At the line that contains "- Comparing routed", begin setting down every line word for word, and stop after the last line of the listing.
== Segment start ==
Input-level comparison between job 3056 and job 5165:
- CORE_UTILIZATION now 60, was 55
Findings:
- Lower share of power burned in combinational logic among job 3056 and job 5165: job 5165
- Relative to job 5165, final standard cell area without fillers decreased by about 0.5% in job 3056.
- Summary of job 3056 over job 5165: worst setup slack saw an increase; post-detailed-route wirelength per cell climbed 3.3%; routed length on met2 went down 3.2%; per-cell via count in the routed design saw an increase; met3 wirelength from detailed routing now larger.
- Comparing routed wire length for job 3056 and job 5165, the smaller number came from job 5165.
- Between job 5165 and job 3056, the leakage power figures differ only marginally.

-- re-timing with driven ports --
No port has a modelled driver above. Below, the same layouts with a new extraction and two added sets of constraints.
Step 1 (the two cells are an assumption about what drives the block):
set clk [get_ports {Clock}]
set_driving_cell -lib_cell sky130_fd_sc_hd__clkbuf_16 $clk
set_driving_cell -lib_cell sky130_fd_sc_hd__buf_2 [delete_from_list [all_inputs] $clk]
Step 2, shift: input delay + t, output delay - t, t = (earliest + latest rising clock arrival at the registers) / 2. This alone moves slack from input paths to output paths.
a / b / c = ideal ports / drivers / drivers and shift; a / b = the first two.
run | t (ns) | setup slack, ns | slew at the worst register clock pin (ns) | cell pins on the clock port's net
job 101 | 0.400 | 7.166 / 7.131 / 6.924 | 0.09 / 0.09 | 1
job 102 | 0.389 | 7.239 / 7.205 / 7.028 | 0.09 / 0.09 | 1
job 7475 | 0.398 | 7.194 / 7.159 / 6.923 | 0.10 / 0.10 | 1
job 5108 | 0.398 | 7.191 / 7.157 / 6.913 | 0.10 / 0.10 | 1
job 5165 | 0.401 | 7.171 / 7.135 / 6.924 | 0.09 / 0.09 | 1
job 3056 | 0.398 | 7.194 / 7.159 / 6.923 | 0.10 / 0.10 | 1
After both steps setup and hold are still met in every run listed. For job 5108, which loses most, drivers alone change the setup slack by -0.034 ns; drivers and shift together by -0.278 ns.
== Segment end ==
◆ **ANSWER TO THIS PROBLEM**
- Comparing routed wire length for job 3056 and job 5165, the smaller number came from job 5165.
- Between job 5165 and job 3056, the leakage power figures differ only marginally.

-- re-timing with driven ports --
No port has a modelled driver above. Below, the same layouts with a new extraction and two added sets of constraints.
Step 1 (the two cells are an assumption about what drives the block):
set clk [get_ports {Clock}]
set_driving_cell -lib_cell sky130_fd_sc_hd__clkbuf_16 $clk
set_driving_cell -lib_cell sky130_fd_sc_hd__buf_2 [delete_from_list [all_inputs] $clk]
Step 2, shift: input delay + t, output delay - t, t = (earliest + latest rising clock arrival at the registers) / 2. This alone moves slack from input paths to output paths.
a / b / c = ideal ports / drivers / drivers and shift; a / b = the first two.
run | t (ns) | setup slack, ns | slew at the worst register clock pin (ns) | cell pins on the clock port's net
job 101 | 0.400 | 7.166 / 7.131 / 6.924 | 0.09 / 0.09 | 1
job 102 | 0.389 | 7.239 / 7.205 / 7.028 | 0.09 / 0.09 | 1
job 7475 | 0.398 | 7.194 / 7.159 / 6.923 | 0.10 / 0.10 | 1
job 5108 | 0.398 | 7.191 / 7.157 / 6.913 | 0.10 / 0.10 | 1
job 5165 | 0.401 | 7.171 / 7.135 / 6.924 | 0.09 / 0.09 | 1
job 3056 | 0.398 | 7.194 / 7.159 / 6.923 | 0.10 / 0.10 | 1
After both steps setup and hold are still met in every run listed. For job 5108, which loses most, drivers alone change the setup slack by -0.034 ns; drivers and shift together by -0.278 ns.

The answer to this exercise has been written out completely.